(How to complete this task): Read the records below and copy each line that contains "opJal".

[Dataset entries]
- Opening Delimiter -

## src/include/proc_settings.svh

```systemverilog
// proc sizing and encoding constants shared by the pipeline and its testbench
`ifndef PROC_SETTINGS_SVH
`define PROC_SETTINGS_SVH

// Datapath and instruction word width
`define PROC_DATA_W 16

`define PROC_NUM_REGS 8  // r0 reads as zero

// Words per loaded program, PC wraps at this depth
`define PROC_IMEM_DEPTH 16

// Word-addressed data memory
`define PROC_DMEM_DEPTH 256

// HALT encoding in instruction bits 15..12
`define PROC_OP_HALT 4'hD

`endif

```

## src/proc_pkg.sv

```systemverilog
// proc shared types: opcode encoding and the packed pipeline stage registers
`default_nettype none
`include "proc_settings.svh"

package proc_pkg;

  localparam int DataW  = `PROC_DATA_W;
  localparam int RegW   = $clog2(`PROC_NUM_REGS);
  localparam int ImemAw = $clog2(`PROC_IMEM_DEPTH);
  localparam int DmemAw = $clog2(`PROC_DMEM_DEPTH);

  typedef logic [DataW-1:0] dataT;
  typedef logic [RegW-1:0]  regIdxT;

  localparam regIdxT LinkReg = regIdxT'(`PROC_NUM_REGS - 1);  // JAL target r7

  // Codes 14 and 15 are left illegal
  typedef enum logic [3:0] {
    opNop  = 4'd0,
    opAdd  = 4'd1,
    opSub  = 4'd2,
    opAnd  = 4'd3,
    opOr   = 4'd4,
    opXor  = 4'd5,
    opAddi = 4'd6,
    opLd   = 4'd7,
    opSt   = 4'd8,
    opBeqz = 4'd9,
    opBnez = 4'd10,
    opJ    = 4'd11,
    opJal  = 4'd12,
    opHalt = `PROC_OP_HALT
  } opcodeT;

  typedef struct packed {
    logic   valid;
    dataT   pc;
    dataT   instr;
  } ifIdT;

  typedef struct packed {
    logic   valid;
    opcodeT op;
    regIdxT rd;
    logic   regWrite;
    dataT   a;      // rs value
    dataT   b;      // rt value, or rd value for ST
    dataT   imm;
    dataT   pc;
  } idExT;

  typedef struct packed {
    logic   valid;
    opcodeT op;
    regIdxT rd;
    logic   regWrite;
    dataT   result;     // ALU value, address or link
    dataT   storeData;
  } exMemT;

  typedef struct packed {
    logic   valid;
    regIdxT rd;
    logic   regWrite;
    dataT   data;       // Final writeback value
    logic   isHalt;
  } memWbT;

  // Source registers read by the instruction in IF/ID
  typedef struct packed {
    regIdxT rs;
    regIdxT rt;
    logic   usesRs;
    logic   usesRt;
  } srcUseT;

  typedef struct packed {
    logic   valid;
    logic   regWrite;
    regIdxT rd;
  } destT;

endpackage

`default_nettype wire
```

## src/executeInstruction.sv

```systemverilog
// proc execute stage: ALU, branch and jump resolution, and the EX/MEM register
`timescale 1ns/1ps
`default_nettype none

module executeInstruction import proc_pkg::*; (
  input  wire logic clk,
  input  wire logic rst,
  input  wire idExT idEx,
  output exMemT     exMem,
  output destT      exMemDest,
  output logic      redirect,
  output dataT      redirectPc
);

  dataT aluOut;
  dataT linkPc;
  logic taken;

  assign linkPc = idEx.pc + 1'b1;

  always_comb begin
    case (idEx.op)
      opAdd:              aluOut = idEx.a + idEx.b;
      opSub:              aluOut = idEx.a - idEx.b;
      opAnd:              aluOut = idEx.a & idEx.b;
      opOr:               aluOut = idEx.a | idEx.b;
      opXor:              aluOut = idEx.a ^ idEx.b;
      opAddi, opLd, opSt: aluOut = idEx.a + idEx.imm;  // Also the memory address
      opJal:              aluOut = linkPc;
      default:            aluOut = '0;
    endcase
  end

  // Branches test operand a only
  always_comb begin
    case (idEx.op)
      opBeqz:     taken = (idEx.a == '0);
      opBnez:     taken = (idEx.a != '0);
      opJ, opJal: taken = 1'b1;
      default:    taken = 1'b0;
    endcase
  end

  // Predict not taken, so any taken control transfer redirects
  assign redirect   = idEx.valid && taken;
  assign redirectPc = linkPc + idEx.imm;

  always_ff @(posedge clk) begin
    if (rst) begin
      exMem.valid <= 1'b0;
    end else begin
      exMem.valid <= idEx.valid;
    end
    exMem.op        <= idEx.op;
    exMem.rd        <= idEx.rd;
    exMem.regWrite  <= idEx.regWrite;
    exMem.result    <= aluOut;
    exMem.storeData <= idEx.b;
  end

  assign exMemDest = '{valid: exMem.valid, regWrite: exMem.regWrite, rd: exMem.rd};

endmodule

`default_nettype wire

```

## config.mk

```make
export PLATFORM = sky130hd
export DESIGN_NAME = executeInstruction
export DESIGN_NICKNAME = d
export VERILOG_FILES = /design/src/proc_pkg.sv /design/src/executeInstruction.sv
export VERILOG_INCLUDE_DIRS = /design/src /design/src/include
export SDC_FILE = /design/constraint.sdc
export NUM_CORES = 1
export LEC_CHECK = 0
export ABC_AREA = 0
export BUFFER_PORTS_ARGS = -buffer_cell sky130_fd_sc_hd__buf_4
export CORE_ASPECT_RATIO = 1.4
export CORE_MARGIN = 4
export CORE_UTILIZATION = 40
export CTS_CLUSTER_SIZE = 20
export DETAILED_ROUTE_END_ITERATION = 6
export HOLD_SLACK_MARGIN = 0.1
export PLACE_DENSITY = 0.64
export SKIP_LAST_GASP = 1
export SLEW_MARGIN = 20
export SYNTH_ARGS = -nofsm -noshare
export SYNTH_HDL_FRONTEND = slang
export SYNTH_SLANG_ARGS = --single-unit
```

## constraint.sdc

```tcl
create_clock -name clk -period 4.3 [get_ports clk]
set_clock_uncertainty 0.15 [all_clocks]
set_input_delay 0.645 -clock clk [delete_from_list [all_inputs] [get_ports clk]]
set_output_delay 0.645 -clock clk [all_outputs]
set_load 0.02 [all_outputs]
```

==> flow_summary_export.csv <==
group,metric,value,unit
die,die-area,12400,sq um
clocking,numCtsBuffers,5,
clocking,clk_path_buf_depth,2,
cells_and_area,fin_util,54.2,%
global_routing,grt_max_degree,20,
timing,setup_viol,0,
synthesis,syn-num-nets,662,
worst_setup_path,start_kind,"primary input",
die,core_area,10400,sq um
cells_and_area,drive_gt1_share,27.7,%
placed_design,dp_hpwl,12400,um
die,fp.dieH,130,um
drt,wirelength,15200,um
placed_design,gp_congestion,0.975,
run,maxCapViolCount,0,
placed_design,placedInstanceArea,5440,sq um
drt,vias_per_cell,5.75,
synthesis,synth_top_family_by_area,"compound AO/OA/AOI/OAI gates",
clocking,clk_pin_slew_worst_paths,0.06,ns
synthesis,synthesis.area,4250,sq um
power,p_leak,2.69,nW
synthesis,ys_ff_latch,41,
synthesis,synth_cell_types,65,
placed_design,dp.cells,786,
timing,relSlewSlack,50.3,%
worst_setup_path,required,3.50,ns
timing,worst_pin_slew,0.745,ns
synthesis,synth.avg_cell_area,8.22,sq um
synthesis,syn_inst,517,
cells_and_area,multiInputGateArea,3180,sq um
synthesis,synth_fa_ha_area_share,21.0,%
cells_and_area,largest_reg_flops,41,
cells_and_area,n_antenna_cell,0,
cells_and_area,regMostFlops,"exMem",
cells_and_area,fillers,976,
die,die_w,95.1,um
clocking,cts_sinks,41,
synthesis,yosysSeqAreaShare,19.3,%
global_routing,antenna_found_initial,0,
synthesis,synthFlopType,"dfxtp_1",
synthesis,synth-compound-area-share,26.7,%
global_routing,grt_pass1_vias,4526,
worst_setup_path,worstSetupEndpointType,"output port",
clocking,cts-root-buf,"clkbuf_16",
timing,min_period,4.13,ns
global_routing,grtUsageTotal,24.4,%
drt,drc,0,
worst_setup_path,worstSetupPathType,"in2out",
drt,firstDrtPassIters,5,
die,floorplan.initialDensity,40.9,%
drt,ant_nets,0,
clocking,cts_tree,"yes",
cells_and_area,nNetsFinal,801,
placed_design,port_buffers,137,
synthesis,synthSimpleGateAreaFrac,19.3,%
cells_and_area,design_area,5640,sq um
power,ir_drop,0.132,mV
clocking,h-tree-depth,2,
timing,hold_ws,0.306,ns
synthesis,synth-edff-count,0,
power,powerDensity,290,nW/um^2
timing,clock.fmax,242,MHz
cells_and_area,synthToLayoutAreaGrowth,32.7,%
worst_setup_path,critPathMaxFanout,4,
global_routing,grt_pass1_wl,23100,um
synthesis,synth_xor_area_share,7.21,%
timing,rsz0062_at_grt,"true",
worst_setup_path,crit_arrival,3.33,ns
run_status,outcome,"completed",
die,io_pins,138,
timing,fin_crit_sh,95.9,%
global_routing,grt_overflow,0,
synthesis,yosysWarnings,0,
timing,finalMaxSlewViolations,0,
cells_and_area,regArea,821,sq um
synthesis,synthArstFlopShare,0,%
timing,hold_viol_final,0,
cells_and_area,reg_top3,"exMem: 41 flops",
drt,wire_per_inst,19.1,um
die,num_rows,44,
drt,drt-initial-drc-count,186,
cells_and_area,fin_cells,795,
drt,vias,4573,
synthesis,synth.area.mux_share,0.235,%
min_path,hp-class,"in2reg",
[worst paths after layout]
check | slack, ns | to | cells past startpoint | from
worst max-delay path | 0.17 | redirectPc[15] | 13 | idEx[0]
worst min-delay path | 0.31 | exMem[35] | 1 | idEx[67]
[worst max-delay path, cell delays in order]
cell       delay (ns)
buf_4            0.09
ha_1             0.17
nand3_1          0.17
or3_1            0.39
xnor2_2          0.16
ha_1             0.33
a2111oi_1        0.40
o21ai_1          0.15
a31oi_1          0.23
nand3b_1         0.15
a31o_2           0.16
xnor2_1          0.11
buf_4            0.16
[cells in the mapped netlist (all sizes together), types with 2 or more instances]
cell type	instances	area, sq um
and4	2	17.5
nand4	7	50.1
xnor2	23	201
a2111oi	3	26.3
clkbuf	9	33.8
nor4	10	108
and3b	2	17.5
nand3	8	40.0
ha	68	851
nor3	21	115
o21ai	44	224
a31oi	3	18.8
fa	2	40.0
a211o	2	17.5
or3b	4	35.0
nand2	38	143
inv	41	154
a221oi	12	105
or3	4	25.0
a21o	12	90.1
a22oi	2	15.0
o221ai	2	17.5
a32o	2	20.0
dfxtp	41	821
and3	8	50.1
a21oi	31	159
a32oi	4	35.0
nor2b	5	31.3
or2	3	18.8
o21a	10	75.1
a221o	12	121
a211oi	7	57.6
o211ai	3	22.5
xor2	12	105
buf	11	80.1
nor2	26	103
o31ai	6	45.0
[repair_timing]
action,CTS,global route
endpoints found under the setup margin,0,4
resized for setup,0,7
hold buffers,0,0
buffers inserted,0,1
[cell type report]
class	count	share of cell area, %
multi-input combinational	415	56.4
inverter	41	2.73
tap	138	3.06
sequential	41	14.5
timing repair buffer	152	20.2
clock inverter	3	0.820
clock buffer	5	2.22
[cells in the final DEF, fill, tap and decap left out, types with 4 or more instances in the layout]
master / count
a21oi_1: 30
and3_1: 8
or3_1: 4
inv_1: 41
a221o_1: 11
a32oi_1: 4
a211oi_1: 6
o21ai_0: 41
a21o_1: 12
nand3_1: 8
xnor2_1: 22
dfxtp_1: 41
nor3_1: 18
xor2_1: 12
o31ai_1: 6
nor2_1: 24
ha_1: 68
nor4_1: 7
nand2_1: 38
clkbuf_16: 5
o21a_1: 10
buf_4: 152
nand4_1: 6
a221oi_1: 12
nor2b_1: 5
[metal layers]
layer | wire [um] | GRT usage [%] | up-vias
li1 | - | - | 2201
met1 | 5530 | 26.8 | 2101
met2 | 7710 | 43.5 | 209
met3 | 959 | 3.69 | 62
met4 | 959 | 14.4 | 0
met5 | 0 | 0 | -
[kinds of logic after synthesis]
group | after synthesis
AOI/OAI and AO/OA | 165
xor gates and xnor gates | 35
adders and majority gates | 70
buffers and inverters | 61
DFF | 41
muxes | 1
and+or+nand+nor | 144
[metrics by stage]
stage | power [mW] | setup WS (ns) | TNS (ns)
2_1_floorplan | 0.875 | 0.491 | 0
3_3_place_gp | 1.18 | 0.148 | 0
3_5_place_dp | 1.19 | 0.0601 | 0
4_1_cts | 1.64 | 0.0573 | 0
5_1_grt | 1.73 | -0.0314 | -0.0314
6_report | 1.63 | 0.174 | 0
[power breakdown]
part / internal [mW] / leakage, nW / total (mW) / switching [mW]
clock network: 0.275 / 0.0800 / 0.447 / 0.171
registers: 0.419 / 0.344 / 0.431 / 0.0113
logic: 0.328 / 2.26 / 0.757 / 0.429
total: 1.02 / 2.69 / 1.63 / 0.612
(Power assumes the default switching activity.)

- Closing Delimiter -

(Task result):
    opJal  = 4'd12,
      opJal:              aluOut = linkPc;
      opJ, opJal: taken = 1'b1;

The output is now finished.